What is being asked » Repeat the entries exactly. Leave nothing out.

Records shown »
=======

**src/gfx_pkg.sv**
```systemverilog
/* shared geometry, types and palette for the line drawing subsystem
   geometry is fixed here, modules take no parameters */
package gfx_pkg;

    localparam int h_active = 128;  // visible pixels per line
    localparam int h_front  = 4;
    localparam int h_sync   = 8;
    localparam int h_back   = 12;
    localparam int h_total  = h_active + h_front + h_sync + h_back;  // 152

    localparam int v_active = 96;  // visible lines per frame
    localparam int v_front  = 2;
    localparam int v_sync   = 2;
    localparam int v_back   = 4;
    localparam int v_total  = v_active + v_front + v_sync + v_back;  // 104

    localparam int fb_width  = 64;
    localparam int fb_height = 48;
    localparam int fb_scale  = 2;  // screen pixels per fb pixel, both axes

    typedef logic signed [8:0] scr_coord_t;  // screen coordinate
    typedef logic [6:0]        fb_coord_t;   // framebuffer coordinate
    typedef logic [11:0]       fb_adr_t;     // row * 64 + column
    typedef logic [3:0]        cidx_t;       // colour index
    typedef logic [3:0]        chan_t;       // one colour channel

    typedef struct packed {
        chan_t red;
        chan_t green;
        chan_t blue;
    } rgb_t;

    typedef struct packed {
        logic    cyc;
        logic    stb;
        logic    we;
        fb_adr_t adr;
        cidx_t   dat;
    } wb_req_t;  // wishbone classic master request

    typedef struct packed {
        fb_coord_t x0;
        fb_coord_t y0;
        fb_coord_t x1;
        fb_coord_t y1;
        cidx_t     cidx;
    } line_cmd_t;

    typedef enum logic [1:0] {seq_idle, seq_clear, seq_ready, seq_draw} seq_state_t;
    typedef enum logic [1:0] {ln_idle, ln_init, ln_walk, ln_done} line_state_t;

    function automatic fb_adr_t fb_addr(fb_coord_t x, fb_coord_t y);
        return fb_adr_t'(y) * fb_adr_t'(fb_width) + fb_adr_t'(x);
    endfunction

    function automatic rgb_t palette(cidx_t cidx);
        case (cidx)
            4'h0:    return 12'h000;  // black
            4'h1:    return 12'h124;  // navy
            4'h2:    return 12'h724;  // plum
            4'h3:    return 12'h085;  // teal
            4'h4:    return 12'ha53;  // brown
            4'h5:    return 12'h655;  // slate
            4'h6:    return 12'hccc;  // light grey
            4'h7:    return 12'hfef;  // off white
            4'h8:    return 12'hf05;  // red
            4'h9:    return 12'hfa0;  // orange
            4'ha:    return 12'hfe2;  // yellow
            4'hb:    return 12'h0e3;  // green
            4'hc:    return 12'h2af;  // sky blue
            4'hd:    return 12'h879;  // lavender grey
            4'he:    return 12'hf7a;  // pink
            default: return 12'hfff;  // white
        endcase
    endfunction

endpackage
```
**src/display_timings.sv**
```systemverilog
/* reduced 128x96 raster, counters start in blanking so the first
   cycle after reset is the frame start */
`timescale 1ns/10ps

module display_timings (
    input  logic               clk_pix,
    input  logic               rst_n,
    output gfx_pkg::scr_coord_t sx,
    output gfx_pkg::scr_coord_t sy,
    output logic               hsync,
    output logic               vsync,
    output logic               de,
    output logic               frame,
    output logic               line
);
    import gfx_pkg::*;

    scr_coord_t nx, ny;  // counter values for the next cycle
    logic       h_wrap;

    always_comb begin
        h_wrap = (sx == h_total - 1);
        nx = h_wrap ? '0 : scr_coord_t'(sx + 1);
        ny = sy;
        if (h_wrap) begin
            ny = (sy == v_total - 1) ? '0 : scr_coord_t'(sy + 1);  // next line
        end
    end

    // outputs registered together with the counters, all in step
    always_ff @(posedge clk_pix or negedge rst_n) begin
        if (!rst_n) begin
            sx    <= scr_coord_t'(h_total - 1);  // last blanking pixel
            sy    <= scr_coord_t'(v_total - 1);
            hsync <= 1'b1;  // syncs idle high
            vsync <= 1'b1;
            de    <= 1'b0;
            frame <= 1'b0;
            line  <= 1'b0;
        end else begin
            sx    <= nx;
            sy    <= ny;
            hsync <= !(nx >= h_active + h_front && nx < h_active + h_front + h_sync);
            vsync <= !(ny >= v_active + v_front && ny < v_active + v_front + v_sync);
            de    <= (nx < h_active) && (ny < v_active);
            frame <= (nx == 0) && (ny == 0);
            line  <= (nx == 0);
        end
    end

endmodule

```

=======

Exercise answer »
**src/gfx_pkg.sv**
```systemverilog
/* shared geometry, types and palette for the line drawing subsystem
   geometry is fixed here, modules take no parameters */
package gfx_pkg;

    localparam int h_active = 128;  // visible pixels per line
    localparam int h_front  = 4;
    localparam int h_sync   = 8;
    localparam int h_back   = 12;
    localparam int h_total  = h_active + h_front + h_sync + h_back;  // 152

    localparam int v_active = 96;  // visible lines per frame
    localparam int v_front  = 2;
    localparam int v_sync   = 2;
    localparam int v_back   = 4;
    localparam int v_total  = v_active + v_front + v_sync + v_back;  // 104

    localparam int fb_width  = 64;
    localparam int fb_height = 48;
    localparam int fb_scale  = 2;  // screen pixels per fb pixel, both axes

    typedef logic signed [8:0] scr_coord_t;  // screen coordinate
    typedef logic [6:0]        fb_coord_t;   // framebuffer coordinate
    typedef logic [11:0]       fb_adr_t;     // row * 64 + column
    typedef logic [3:0]        cidx_t;       // colour index
    typedef logic [3:0]        chan_t;       // one colour channel

    typedef struct packed {
        chan_t red;
        chan_t green;
        chan_t blue;
    } rgb_t;

    typedef struct packed {
        logic    cyc;
        logic    stb;
        logic    we;
        fb_adr_t adr;
        cidx_t   dat;
    } wb_req_t;  // wishbone classic master request

    typedef struct packed {
        fb_coord_t x0;
        fb_coord_t y0;
        fb_coord_t x1;
        fb_coord_t y1;
        cidx_t     cidx;
    } line_cmd_t;

    typedef enum logic [1:0] {seq_idle, seq_clear, seq_ready, seq_draw} seq_state_t;
    typedef enum logic [1:0] {ln_idle, ln_init, ln_walk, ln_done} line_state_t;

    function automatic fb_adr_t fb_addr(fb_coord_t x, fb_coord_t y);
        return fb_adr_t'(y) * fb_adr_t'(fb_width) + fb_adr_t'(x);
    endfunction

    function automatic rgb_t palette(cidx_t cidx);
        case (cidx)
            4'h0:    return 12'h000;  // black
            4'h1:    return 12'h124;  // navy
            4'h2:    return 12'h724;  // plum
            4'h3:    return 12'h085;  // teal
            4'h4:    return 12'ha53;  // brown
            4'h5:    return 12'h655;  // slate
            4'h6:    return 12'hccc;  // light grey
            4'h7:    return 12'hfef;  // off white
            4'h8:    return 12'hf05;  // red
            4'h9:    return 12'hfa0;  // orange
            4'ha:    return 12'hfe2;  // yellow
            4'hb:    return 12'h0e3;  // green
            4'hc:    return 12'h2af;  // sky blue
            4'hd:    return 12'h879;  // lavender grey
            4'he:    return 12'hf7a;  // pink
            default: return 12'hfff;  // white
        endcase
    endfunction

endpackage
```
**src/display_timings.sv**
```systemverilog
/* reduced 128x96 raster, counters start in blanking so the first
   cycle after reset is the frame start */
`timescale 1ns/10ps

module display_timings (
    input  logic               clk_pix,
    input  logic               rst_n,
    output gfx_pkg::scr_coord_t sx,
    output gfx_pkg::scr_coord_t sy,
    output logic               hsync,
    output logic               vsync,
    output logic               de,
    output logic               frame,
    output logic               line
);
    import gfx_pkg::*;

    scr_coord_t nx, ny;  // counter values for the next cycle
    logic       h_wrap;

    always_comb begin
        h_wrap = (sx == h_total - 1);
        nx = h_wrap ? '0 : scr_coord_t'(sx + 1);
        ny = sy;
        if (h_wrap) begin
            ny = (sy == v_total - 1) ? '0 : scr_coord_t'(sy + 1);  // next line
        end
    end

    // outputs registered together with the counters, all in step
    always_ff @(posedge clk_pix or negedge rst_n) begin
        if (!rst_n) begin
            sx    <= scr_coord_t'(h_total - 1);  // last blanking pixel
            sy    <= scr_coord_t'(v_total - 1);
            hsync <= 1'b1;  // syncs idle high
            vsync <= 1'b1;
            de    <= 1'b0;
            frame <= 1'b0;
            line  <= 1'b0;
        end else begin
            sx    <= nx;
            sy    <= ny;
            hsync <= !(nx >= h_active + h_front && nx < h_active + h_front + h_sync);
            vsync <= !(ny >= v_active + v_front && ny < v_active + v_front + v_sync);
            de    <= (nx < h_active) && (ny < v_active);
            frame <= (nx == 0) && (ny == 0);
            line  <= (nx == 0);
        end
    end

endmodule

```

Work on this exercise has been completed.